Podeszłam do niej bliżej i się przytuliłyśmy.
-To idziemy, pa-pokiwaliśmy Jej. 
Wyszliśmy przed studio, i pokierowaliśmy się przez ciemny i długi tunel za którym był parking. 
Szłam przed Zayn'em, gdy w końcu zaczął dotrzymywać mi kroku.
-Jade?-powiedział łagodnie. 
Przystanęłam w miejscu.
-Taak?-odpowiedziałam zdenerwowana.
-Dlaczego uciekłaś od Louis'a?
Nie odpowiedziałam, zamiast tego gapiłam się w swoje buty. 
-Wkurzał mnie, nie lubię go.-odpowiedziałam.
W sumie nie skłamałam, ale to była tylko połowa prawdy.
-Okej, on czasami taki jest, dobrze że nic ci nie zrobił. Dostałby ode mnie w czachę.
Zaśmiałam się lekko. 

Weszliśmy do samochodu, a mój zły humor wrócił i każdy mógł go zauważyć.
-Jade, na pewno wszystko gra?-spytał, patrząc na mnie zaniepokojony. 
-Na pewno...-odparłam wymuszając uśmiech.
-Nie ufam ci. -podniósł mój podbródek. 
Odetchnęłam głośno.
-Powtarzam jeszcze raz, nie musisz o mnie wszystkiego wiedzieć.
-Ale chcę...
-To jest dość osobista sprawa, nie wiedzą o niej nawet rodzice.

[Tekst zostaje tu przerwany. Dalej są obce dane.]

**config.mk**
```make
export PLATFORM = sky130hd
export DESIGN_NAME = cpu_cycle_capture
export DESIGN_NICKNAME = d
export VERILOG_FILES = /design/src/rtl/msx_cart_pkg.sv /design/src/rtl/cpu_cycle_capture.sv
export SDC_FILE = /design/constraint.sdc
export NUM_CORES = 1
export LEC_CHECK = 0
export ABC_AREA = 1
export BUFFER_PORTS_ARGS = -buffer_cell sky130_fd_sc_hd__buf_2
export CORE_MARGIN = 3
export CORE_UTILIZATION = 36
export CTS_CLUSTER_DIAMETER = 30
export DETAILED_ROUTE_END_ITERATION = 10
export PLACE_DENSITY = 0.79
export SLEW_MARGIN = 20
export SYNTH_ARGS = -nofsm -noshare
export SYNTH_HDL_FRONTEND = slang
export SYNTH_SLANG_ARGS = --single-unit
```
**constraint.sdc**
```tcl
create_clock -name clk -period 1.3 [get_ports clk]
set_input_delay 0.065 -clock clk [delete_from_list [all_inputs] [get_ports clk]]
set_output_delay 0.065 -clock clk [all_outputs]
set_load 0.05 [all_outputs]
```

Tylko Mia. Nie ufam ci. 
-Przecież jesteśmy przyjaciółmi.
-Nie Zayn, my dopiero zaczynamy nimi być.
-Tyle prywatnych rzeczy mi opowiedziałaś kiedy jeszcze mnie nienawidziłaś. Co może być od tego gorsze. Możesz śmiało mówić, ja nikomu nic nie powiem. A w szczególności Louis'owi.
-Chodzi o to że w wieku 17 lat go poznałam na wakacjach, tam się w sobie zakochaliśmy, albo raczej tylko ja. Kilka dni przed końcem wakacji staliśmy się parą, ale nikt o nas nic nie wiedział. Kiedy mieliśmy następnego dnia ogłosić że jesteśmy oficjalnie parą, dzień przed tym zdecydowaliśmy się zrobić 'ten' wspólny krok. Od razu poinformowałam go że nigdy tego nie robiłam. Mało że to było jedno z najokropniejszych wydarzeń w moim życiu, to jeszcze następnego dnia mnie olał. I udawał że mnie nie zna. -zauważyłam jak zaciska dłonie na kierownicy i bierze głęboki oddech-Cała historia-tak się poznaliśmy i rozstaliśmy. Dlatego nawet nie wiesz co poczułam gdy stanęłam z nim twarzą w twarz. 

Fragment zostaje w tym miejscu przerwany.